Потому что всю силу он хранит в корне. Для других только. Вот когда ты перестанешь меня любить — приди сюда, отыщи место и соверши единст венное преступление. Укради его. Он будет тогда большим, мудрым, старым. И все вернется: река, и сентябрь, и чозении.
— Я не буду его красть. Я никогда не перестану тебя любить.
— Не надо так, — встревоженно сказала она. — Не заставляй меня жалеть о многих поступках. — Тебе не о чем жалеть. Они сидели возле растения. Плечо к плечу.
— Подожди, я прикрою его от солнца. Прямые лучи тоже убивают его. Хрупкий. Как сама любовь.
Сплела над ним травы.
— И давай отойдем. Теперь ты все равно видишь его?
— Теперь вижу.
— Отойдем. Может, ему и взгляды вредят.
Женьшень стоял в нескольких шагах от них. Древний, нежный, добрый. И они опустились на траву и смотрели, смотрели на него.
Пусть растет, — сказала она, положив голову ему на плечо. — Удивительно… Никогда не было так покойно. И так хорошо не было. Даже страшно, что никогда больше не будет. А вдруг никогда?
— Ты что? — он рывком притянул ее к себе. — Ты что, хочешь, чтобы я подох?
Пестрой сенью бежали по ним солнце и тень. Вились, переплетались вокруг джунгли. Их дуновение было как дыхание женщины у его губ.
— Бессмертие есть? — спросила она.
— Есть. Потому что я люблю тебя.
— Самое странное, что я тебя тоже люблю. Вчера еще и не думала. Так просто, приятно было сидеть с тобой. А потом ты поцеловал меня. И словно пробудил. Уже после я поняла твою беззащитность, дикий ты мой, невозможный. — Гладила его по голове. — Знала, что ничего хорошего из этого не получится. И не могла удержаться. Бредила этими твоими волосами, глазами, губами, руками… Глупый, сумасшедший браконьер.

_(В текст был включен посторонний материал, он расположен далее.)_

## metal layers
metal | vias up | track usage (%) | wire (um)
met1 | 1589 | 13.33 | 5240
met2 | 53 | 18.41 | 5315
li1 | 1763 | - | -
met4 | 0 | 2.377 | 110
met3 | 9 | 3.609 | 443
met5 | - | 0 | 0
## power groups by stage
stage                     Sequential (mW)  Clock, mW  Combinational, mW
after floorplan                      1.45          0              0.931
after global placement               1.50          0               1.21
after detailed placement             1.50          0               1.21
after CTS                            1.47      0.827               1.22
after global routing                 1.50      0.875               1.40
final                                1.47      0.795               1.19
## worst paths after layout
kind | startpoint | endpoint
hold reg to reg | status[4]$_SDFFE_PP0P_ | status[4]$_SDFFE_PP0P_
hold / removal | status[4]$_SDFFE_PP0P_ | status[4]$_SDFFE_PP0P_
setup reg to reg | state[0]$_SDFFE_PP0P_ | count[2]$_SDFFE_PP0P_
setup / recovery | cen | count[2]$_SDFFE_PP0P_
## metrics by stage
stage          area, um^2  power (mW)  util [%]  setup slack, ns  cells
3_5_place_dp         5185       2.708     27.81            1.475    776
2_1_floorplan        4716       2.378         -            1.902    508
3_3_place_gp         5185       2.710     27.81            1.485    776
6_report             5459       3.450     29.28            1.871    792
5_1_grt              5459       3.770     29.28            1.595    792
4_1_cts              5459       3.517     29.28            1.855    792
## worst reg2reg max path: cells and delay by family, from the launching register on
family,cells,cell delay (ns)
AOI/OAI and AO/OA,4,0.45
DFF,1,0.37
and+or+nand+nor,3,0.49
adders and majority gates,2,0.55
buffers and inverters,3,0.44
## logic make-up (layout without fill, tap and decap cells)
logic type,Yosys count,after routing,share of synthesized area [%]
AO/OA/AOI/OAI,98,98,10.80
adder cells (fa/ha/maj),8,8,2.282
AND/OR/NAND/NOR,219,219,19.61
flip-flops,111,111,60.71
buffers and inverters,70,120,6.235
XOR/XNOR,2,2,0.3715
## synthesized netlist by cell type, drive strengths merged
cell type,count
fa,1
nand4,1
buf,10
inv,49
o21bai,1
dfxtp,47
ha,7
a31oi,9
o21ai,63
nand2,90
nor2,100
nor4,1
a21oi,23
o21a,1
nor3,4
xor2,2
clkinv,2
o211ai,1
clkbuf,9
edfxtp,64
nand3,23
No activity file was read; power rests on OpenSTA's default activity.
===== config.mk =====
export PLATFORM = sky130hd
export DESIGN_NAME = x25519_freeze
export DESIGN_NICKNAME = d
export VERILOG_FILES = /design/src/rtl/x25519_freeze.sv
export SDC_FILE = /design/constraint.sdc
export NUM_CORES = 1
export LEC_CHECK = 0
export ABC_AREA = 0
export BUFFER_PORTS_ARGS = -buffer_cell sky130_fd_sc_hd__buf_2
export CAP_MARGIN = 20
export CORE_MARGIN = 5
export CORE_UTILIZATION = 55
export DETAILED_ROUTE_END_ITERATION = 8
export PLACE_DENSITY = 0.8
export SETUP_SLACK_MARGIN = 0.15
export SYNTH_ARGS = -nofsm -noshare
export SYNTH_HDL_FRONTEND = slang
export SYNTH_SLANG_ARGS = --single-unit

===== constraint.sdc =====
create_clock -name clk -period 3.3 [get_ports clk]
set_input_delay 0.33 -clock clk [delete_from_list [all_inputs] [get_ports clk]]
set_output_delay 0.33 -clock clk [all_outputs]
set_load 0.1 [all_outputs]

===== src/rtl/x25519_freeze.sv =====
// Canonicalising "freeze" stage for X25519: maps 0 <= A < 2p to A mod p with a pipelined carry chain.
// Optional range_err output enabled by defining X25519_FREEZE_RANGE_CHECK_EN.
module x25519_freeze #(
  parameter int STAGES = 2
) (
  input  logic         clk,
  input  logic         rst,
  input  logic         en,
  input  logic [263:0] a,
  output logic         out_valid,
  output logic [263:0] out
`ifdef X25519_FREEZE_RANGE_CHECK_EN
  ,
  output logic         range_err
`endif
);

  localparam int W = 264 / STAGES;
  // Adding 2^255 + 19 equals A - p + 2^256, so bit 256 of the sum flags A >= p.
  localparam logic [263:0] K = (264'd1 << 255) + 264'd19;

  if (!(STAGES == 1 || STAGES == 2 || STAGES == 4)) begin : g_bad_stages
    $error("x25519_freeze: STAGES must be 1, 2 or 4");
  end

  logic [263:0]      acc_in [STAGES];
  logic [263:0]      acc_d  [STAGES];
  logic [263:0]      acc_q  [STAGES];
  logic [255:0]      a_q    [STAGES];
  logic [STAGES-1:0] cin;
  logic [STAGES-1:0] cy_d;
  logic [STAGES-1:0] cy_q;
  logic [STAGES-1:0] vld_q;

  // Each stage replaces its chunk of the running word with the sum; higher chunks stay raw A.
  always_comb begin
    acc_in[0] = {8'b0, a[255:0]};
    cin[0]    = 1'b0;
    for (int unsigned k = 1; k < STAGES; k++) begin
      acc_in[k] = acc_q[k-1];
      cin[k]    = cy_q[k-1];
    end
    for (int unsigned k = 0; k < STAGES; k++) begin
      acc_d[k] = acc_in[k];
      {cy_d[k], acc_d[k][k*W +: W]} = (W+1)'(acc_in[k][k*W +: W]) + (W+1)'(K[k*W +: W])
                                      + (W+1)'(cin[k]);
    end
  end

  always_ff @(posedge clk) begin
    for (int unsigned k = 0; k < STAGES; k++) begin
      acc_q[k] <= acc_d[k];
      cy_q[k]  <= cy_d[k];
    end
    a_q[0] <= a[255:0];
    for (int unsigned k = 1; k < STAGES; k++) begin
      a_q[k] <= a_q[k-1];
    end
    if (rst) begin
      vld_q     <= '0;
      out_valid <= 1'b0;
      out       <= '0;
    end else begin
      vld_q[0] <= en;
      for (int unsigned k = 1; k < STAGES; k++) begin
        vld_q[k] <= vld_q[k-1];
      end
      out_valid <= vld_q[STAGES-1];
      if (vld_q[STAGES-1]) begin
        out <= acc_q[STAGES-1][256] ? {9'b0, acc_q[STAGES-1][254:0]}
                                    : {8'b0, a_q[STAGES-1]};
      end
    end
  end

`ifdef X25519_FREEZE_RANGE_CHECK_EN
  localparam logic [255:0] LIMIT = 256'hffffffff_ffffffff_ffffffff_ffffffff_ffffffff_ffffffff_ffffffff_ffffffda;

  logic              err_in;
  logic [STAGES-1:0] err_q;

  assign err_in = (a[263:256] != 8'd0) || (a[255:0] >= LIMIT);

  always_ff @(posedge clk) begin
    err_q[0] <= err_in;
    for (int unsigned k = 1; k < STAGES; k++) begin
      err_q[k] <= err_q[k-1];
    end
    if (rst) begin
      range_err <= 1'b0;
    end else if (vld_q[STAGES-1]) begin
      range_err <= err_q[STAGES-1];
    end
  end
`endif

  logic unused;
  assign unused = ^{a[263:256], cy_q[STAGES-1], acc_q[STAGES-1][263:257], acc_q[STAGES-1][255]};

endmodule

==> run summary <==
Min Clock Period, post-route -> 2.89 ns
Clock Tree Buf Depth -> 3
crit path cell chain -> dlygate4sd3_1 -> buf_2 -> inv_1 -> ha_1 -> and3b_1 -> o2111a_1 -> nand4_2 -> buf_4 -> or3_1 -> nor3_1
Worst Hold Slack -> 0.294 ns
fmax -> 346 MHz
reg2reg start -> a_q[0][132]
die width -> 266 um
wire length of the first global-routing pass -> 159 mm
CP required -> 3.83 ns
area of the multi-input gates -> 12000 um2
RSZ-0062 raised after global routing -> no
Worst Setup SP -> a[0]
CP max FO -> 14
final core occ -> 70.9%
largest net degree at the start of global routing -> 85
LEAKAGE -> 19.3 nW
power share of the combinational group -> 9.8%
Levels on crit path -> 10
Int Pwr -> 22.8 mW
most common flop cell mapped by yosys -> dfxtp_1
Netlist cell types -> 50
Crit-path slowest cell -> dlygate4sd3_1
FF/Latch Area -> 23200 um2
worst path arrival time -> 3.42 ns
Worst VDD drop -> 0.000612 V
Cell Area, Synth -> 35900 um2
I/O Buffers -> 515
Setup crit end kind -> register
H-tree depth -> 3
period utilization -> 87.6%
gr usage total -> 28.3%
Final Max Slew Viols -> 0
total wire length -> 104 mm
TritonCTS Buffers -> 106
clock-pin slew on the worst setup and hold paths -> 0.07 ns
row count -> 93
Final Wtd Congestion -> 0.911
Max Clock Skew -> 0.0431 ns
sequential area share after synthesis -> 64.6%
number of post-CTS setup repair buffers -> 0
switching pwr -> 7.88 mW
Tot Pwr -> 30.7 mW
Switching Share -> 25.7%
Post-synth EDFFs -> 0
number of global-route vias before repair -> 27600
cells after synthesis -> 3085
hold path cells -> 2
Setup Viol. Count Final -> 0
TritonRoute pass-1 iters -> 6
Layout area overhead -> 27.3%
antenna violations before repair -> 5
Buf/Inv on CP -> 4
Post-Route Setup TNS -> 0 ns
die area -> 70500 um2
power density cells -> 671 nW/um2
Ys Warns -> 0
CP peak stage delay -> 0.54 ns
Hold WC Path Type -> primary input to register
fraction of registers with async set/reset -> 0%
Starting DRT DRC Count -> 2301
Non-Filler Instances -> 4822
#FFs+latches synth -> 1160
HPWL Detailed -> 65.5 mm
routed vias/inst -> 5.59
startpoint types -> primary input
Setup CP Type -> primary input to register
reg2reg path depth -> 9
Worst-Skew Late Latency -> 0.67 ns
Total Nets Final -> 4141
Final Hold Fails -> 0
die span in y -> 266 um
antenna-violating nets left -> 0
placed cells -> 4361
I/O Pins -> 532
total of max-cap violations -> 0
Syn Area/Cell -> 11.6 um2
Sequential Power Share -> 49.4%
core area -> 64600 um2
WL per Instance -> 21.6 um
status -> complete, no violations
Slew @ Worst Pin -> 0.774 ns
Clk pwr share -> 40.8%
layout cell share with drive strength beyond 1 -> 20.3%
CTS sink count -> 1160
final-layout fill cell count -> 4064
DRC viols -> 0
starting density of the core -> 55.6%
CTS tree -> yes
Largest delay share family, worst path -> simple AND/OR/NAND/NOR gates
GR Overflow Total -> 0
Max-slew headroom -> 47.9%
post-CTS resize count -> 0
Vias -> 27000
hold_sp -> a[214]
root buffer cell -> clkbuf_16
[worst register-to-register path, stage by stage (launching register included)]
cell     delay [ns]
dfxtp_1        0.34
ha_1           0.22
ha_1           0.27
nand4_1        0.30
nor4_4         0.57
buf_4          0.23
nand4_1        0.10
buf_4          0.26
nor4_1         0.29
xor2_1         0.19
[state kept, by name, summed over array words and instances (netlist names)]
signal and flops:
a_q 512, acc_q 388, out 256, vld_q 2
cy_q 1, out_valid 1
[Yosys cell counts, types with 2 or more instances]
library cell     n  area, um2
nand2_1        109        409
or2_2            2       12.5
o21ai_0          3       15.0
nor4_2          26        325
and4_1           7       61.3
nand2b_1         2       12.5
nor2_1         341       1280
nand3_2          4       40.0
xnor2_1         71        622
and3_1          20        125
nor4b_1          5       43.8
nand3_1         97        485
buf_1           39        146
clkbuf_1        81        304
nor2b_1          5       31.3
mux2i_1        255       2550
nor3_1          88        440
ha_1             3       37.5
xor2_1         180       1580
nor4_1          95        594
nand4_4          3       63.8
and2_1           6       37.5
a21oi_1          2       10.0
buf_2           20        100
nand4_2         13        163
a211oi_1       255       1910
dfxtp_1       1160      23200
buf_4            9       67.6
nand3b_1         2       15.0
inv_1           41        154
nand4b_1         3       26.3
nor4_4           7        149
or3_1            6       37.5
nand4_1        109        682
==> src/rtl/calc_input_sequencer_if.sv <==
// Operand-entry bus between the input sequencer and its surroundings:
// raw user inputs, calculator result in, operands and display status out.
interface calc_input_sequencer_if;
    logic [3:0] sw;
    logic       btn_enter;
    logic       btn_clear;
    logic [3:0] calc_out;
    logic [3:0] a;
    logic [3:0] b;
    logic [2:0] op;
    logic [3:0] result;
    logic       result_valid;
    logic [1:0] phase;

    modport master (
        output sw, btn_enter, btn_clear, calc_out,
        input  a, b, op, result, result_valid, phase
    );

    modport slave (
        input  sw, btn_enter, btn_clear, calc_out,
        output a, b, op, result, result_valid, phase
    );
endinterface
## src/rtl/dcache_mem_port.sv

```systemverilog
// rtl/dcache_mem_port.sv - load/store-buffer responder serialising one access over a byte-wide memory bus
// Uncached, one access in flight, little-endian; loads zero-extend, IO writes stall on ioBufferFull.
module dcache_mem_port #(
  parameter int ADDR_WIDTH = 32
) (
  input  logic                  clockIn,
  input  logic                  resetIn,
  input  logic [1:0]            accessType,
  input  logic                  readWriteOut,
  input  logic [31:0]           dataAddr,
  input  logic [31:0]           dataOut,
  output logic                  dataValid,
  output logic [31:0]           dataIn,
  output logic                  dataWriteSuc,
  input  logic [7:0]            memDataIn,
  output logic [7:0]            memDataOut,
  output logic [ADDR_WIDTH-1:0] memAddr,
  output logic                  memWrite,
  input  logic                  ioBufferFull
);

  typedef enum logic [1:0] {
    S_IDLE  = 2'd0,
    S_READ  = 2'd1,
    S_WAIT  = 2'd2,
    S_WRITE = 2'd3
  } state_e;

  state_e      state_q, state_d;
  logic [31:0] addr_q, addr_d;
  logic [31:0] wdata_q, wdata_d;
  logic [31:0] rdata_q, rdata_d;
  logic [1:0]  idx_q, idx_d;
  logic [1:0]  last_q, last_d;
  logic        valid_q, valid_d;
  logic        suc_q, suc_d;

  logic [ADDR_WIDTH-1:0] byte_addr;
  logic                  io_stall;
  logic [1:0]            cap_idx;

  always_ff @(posedge clockIn) begin
    if (!resetIn) begin
      state_q <= S_IDLE;
      addr_q  <= '0;
      wdata_q <= '0;
      rdata_q <= '0;
      idx_q   <= '0;
      last_q  <= '0;
      valid_q <= 1'b0;
      suc_q   <= 1'b0;
    end else begin
      state_q <= state_d;
      addr_q  <= addr_d;
      wdata_q <= wdata_d;
      rdata_q <= rdata_d;
      idx_q   <= idx_d;
      last_q  <= last_d;
      valid_q <= valid_d;
      suc_q   <= suc_d;
    end
  end

  always_comb begin
    state_d    = state_q;
    addr_d     = addr_q;
    wdata_d    = wdata_q;
    rdata_d    = rdata_q;
    idx_d      = idx_q;
    last_d     = last_q;
    valid_d    = 1'b0;
    suc_d      = 1'b0;
    memWrite   = 1'b0;
    memAddr    = '0;
    memDataOut = '0;
    byte_addr  = addr_q[ADDR_WIDTH-1:0] + ADDR_WIDTH'(idx_q);
    io_stall   = (addr_q[17:16] == 2'b11) && ioBufferFull;
    cap_idx    = idx_q - 2'd1;

    case (state_q)
      S_IDLE: begin
        if (accessType != 2'b00) begin
          addr_d = dataAddr;
          idx_d  = 2'd0;
          last_d = (accessType == 2'b01) ? 2'd0 :
                   (accessType == 2'b10) ? 2'd1 : 2'd3;
          if (readWriteOut) begin
            state_d = S_READ;
            rdata_d = '0;
          end else begin
            state_d = S_WRITE;
            wdata_d = dataOut;
          end
        end
      end
      S_READ: begin
        memAddr = byte_addr;
        // Memory answers one cycle late, so this cycle carries the previous address's byte.
        if (idx_q != 2'd0) begin
          rdata_d[{cap_idx, 3'b000} +: 8] = memDataIn;
        end
        if (idx_q == last_q) begin
          state_d = S_WAIT;
        end else begin
          idx_d = idx_q + 2'd1;
        end
      end
      S_WAIT: begin
        rdata_d[{idx_q, 3'b000} +: 8] = memDataIn;
        valid_d = 1'b1;
        state_d = S_IDLE;
      end
      S_WRITE: begin
        memAddr    = byte_addr;
        memDataOut = wdata_q[{idx_q, 3'b000} +: 8];
        if (!io_stall) begin
          memWrite = 1'b1;
          if (idx_q == last_q) begin
            suc_d   = 1'b1;
            state_d = S_IDLE;
          end else begin
            idx_d = idx_q + 2'd1;
          end
        end
      end
      default: state_d = S_IDLE;
    endcase
  end

  assign dataValid    = valid_q;
  assign dataWriteSuc = suc_q;
  assign dataIn       = rdata_q;

endmodule
```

Хочу, чтоб ты вечно думал обо мне, чтоб это никогда не прошло.
— Никогда не пройдет.
— Если бы так…
В этих темно-синих глазах жила такая глубокая боль и такая любовь, что Будрис весь содрогнулся от жалости, умиления, желания защитить.

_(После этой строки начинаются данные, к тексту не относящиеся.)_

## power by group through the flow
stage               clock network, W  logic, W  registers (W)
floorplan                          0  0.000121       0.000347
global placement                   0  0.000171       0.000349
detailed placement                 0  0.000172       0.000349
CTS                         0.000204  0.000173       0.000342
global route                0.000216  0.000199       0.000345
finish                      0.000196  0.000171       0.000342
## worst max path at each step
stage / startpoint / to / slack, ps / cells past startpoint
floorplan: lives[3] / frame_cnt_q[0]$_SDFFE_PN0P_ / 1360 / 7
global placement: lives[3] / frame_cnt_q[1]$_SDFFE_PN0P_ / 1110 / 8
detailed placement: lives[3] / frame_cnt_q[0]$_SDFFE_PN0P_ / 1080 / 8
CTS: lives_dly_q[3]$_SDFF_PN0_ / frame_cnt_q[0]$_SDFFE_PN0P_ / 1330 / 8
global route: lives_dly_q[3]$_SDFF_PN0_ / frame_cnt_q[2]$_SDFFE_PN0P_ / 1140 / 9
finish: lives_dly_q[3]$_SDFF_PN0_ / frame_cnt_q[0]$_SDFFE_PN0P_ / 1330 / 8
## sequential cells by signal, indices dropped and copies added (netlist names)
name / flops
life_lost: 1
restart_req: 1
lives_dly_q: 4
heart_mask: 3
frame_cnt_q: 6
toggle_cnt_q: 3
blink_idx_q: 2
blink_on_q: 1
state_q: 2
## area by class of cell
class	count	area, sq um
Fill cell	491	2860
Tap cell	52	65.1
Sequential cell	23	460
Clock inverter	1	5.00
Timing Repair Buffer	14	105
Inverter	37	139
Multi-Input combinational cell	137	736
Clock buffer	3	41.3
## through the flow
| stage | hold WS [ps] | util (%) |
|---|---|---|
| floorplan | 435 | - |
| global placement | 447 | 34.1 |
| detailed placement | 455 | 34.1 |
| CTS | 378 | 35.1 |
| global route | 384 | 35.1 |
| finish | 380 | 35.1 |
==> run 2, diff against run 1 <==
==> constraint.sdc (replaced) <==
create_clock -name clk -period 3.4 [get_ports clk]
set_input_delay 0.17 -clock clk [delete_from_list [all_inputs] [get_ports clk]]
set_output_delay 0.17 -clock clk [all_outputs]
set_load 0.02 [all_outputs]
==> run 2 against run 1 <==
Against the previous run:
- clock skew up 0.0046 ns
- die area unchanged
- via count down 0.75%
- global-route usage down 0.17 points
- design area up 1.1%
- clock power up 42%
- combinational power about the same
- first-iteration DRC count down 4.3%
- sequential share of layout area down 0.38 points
===== src/rtl/maze_pkg.sv =====
// Shared maze definitions: direction codes, replayer FSM states and grid geometry.
package maze_pkg;

  localparam int unsigned COORD_W = 4;
  localparam logic [COORD_W-1:0] GOAL_XY = '1;

  typedef enum logic [1:0] {
    DIR_UP    = 2'b00,
    DIR_RIGHT = 2'b01,
    DIR_LEFT  = 2'b10,
    DIR_DOWN  = 2'b11
  } dir_e;

  typedef enum logic [2:0] {
    IDLE    = 3'd0,
    FETCH   = 3'd1,
    MOVE    = 3'd2,
    PRESENT = 3'd3,
    PACE    = 3'd4,
    DONE    = 3'd5,
    ERR     = 3'd6
  } state_e;

endpackage


===== src/rtl/coord_stepper.sv =====
// Combinational single-move stepper: applies one direction to (x,y) and flags
// a move that would leave the grid.
module coord_stepper #(
  parameter int unsigned COORD_W = 4
) (
  input  logic [COORD_W-1:0] x_i,
  input  logic [COORD_W-1:0] y_i,
  input  logic [1:0]         dir_i,
  output logic [COORD_W-1:0] x_o,
  output logic [COORD_W-1:0] y_o,
  output logic               out_of_range_o
);
  import maze_pkg::*;

  localparam int unsigned EXT_W = COORD_W + 1;

  logic [EXT_W-1:0] x_ext;
  logic [EXT_W-1:0] y_ext;

  // One extra bit catches both carry past max and borrow below zero.
  always_comb begin
    x_ext = {1'b0, x_i};
    y_ext = {1'b0, y_i};
    case (dir_i)
      DIR_UP:    y_ext = {1'b0, y_i} - EXT_W'(1);
      DIR_RIGHT: x_ext = {1'b0, x_i} + EXT_W'(1);
      DIR_LEFT:  x_ext = {1'b0, x_i} - EXT_W'(1);
      DIR_DOWN:  y_ext = {1'b0, y_i} + EXT_W'(1);
      default:   ;
    endcase
    x_o            = x_ext[COORD_W-1:0];
    y_o            = y_ext[COORD_W-1:0];
    out_of_range_o = x_ext[COORD_W] | y_ext[COORD_W];
  end

endmodule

— Ты, маленькая, ты… Что это ты выдумываешь?
— Я просто знаю. Я не перенесу этого.
— И не надо будет тебе это переносить, — он по целовал ее глаза.
— Так я и сделаю… Бог ты мой, глупый, милый.
Сидел сегодня под этим водопадом, как Адам после грехопадения. Грешный, глуповатый, сам еще не осознал, что произошло… Самый дорогой.
В словах ее, в интонации голоса, в выражении глаз и прикосновении руки было что-то гипнотизирующее. Словно сама сила жизни переливалась из нее в него.
— Поверь, ничего, ничего такого страшного больше с тобой не будет. Я тебе говорю. Верь.
Все это чересчур непомерное тревожило его. Но в этом было и укрепление его большой, счастливой близости к этой женщине — его единственной женщине.
Она внезапно приникла к нему, словно искала спасения.
— Страшно. Я, кажется, и минуты не могу без тебя. Как же это будет теперь?
Вились, переплетались, сжимали деревья гигантские змеи лиан. Свивали шатер над маленькими лапками женьшеня, безжалостно душили кедры.
Но еще более невыносимыми, еще более смертельными — будто было это последний раз в жизни — были их объятия. Нежные в силе своей — как сама жизнь, неразрывные — как свод неба над вечным лоном земли.
XIV. БАЛЛАДА О ЛЕОПАРДЕ БЕЗ ИМЕНИ И О БЕЛОЙ ЛАЙКЕ, ИМЯ КОТОРОЙ — АМУР
Вечером, после ужина, они не спешили идти в избушку.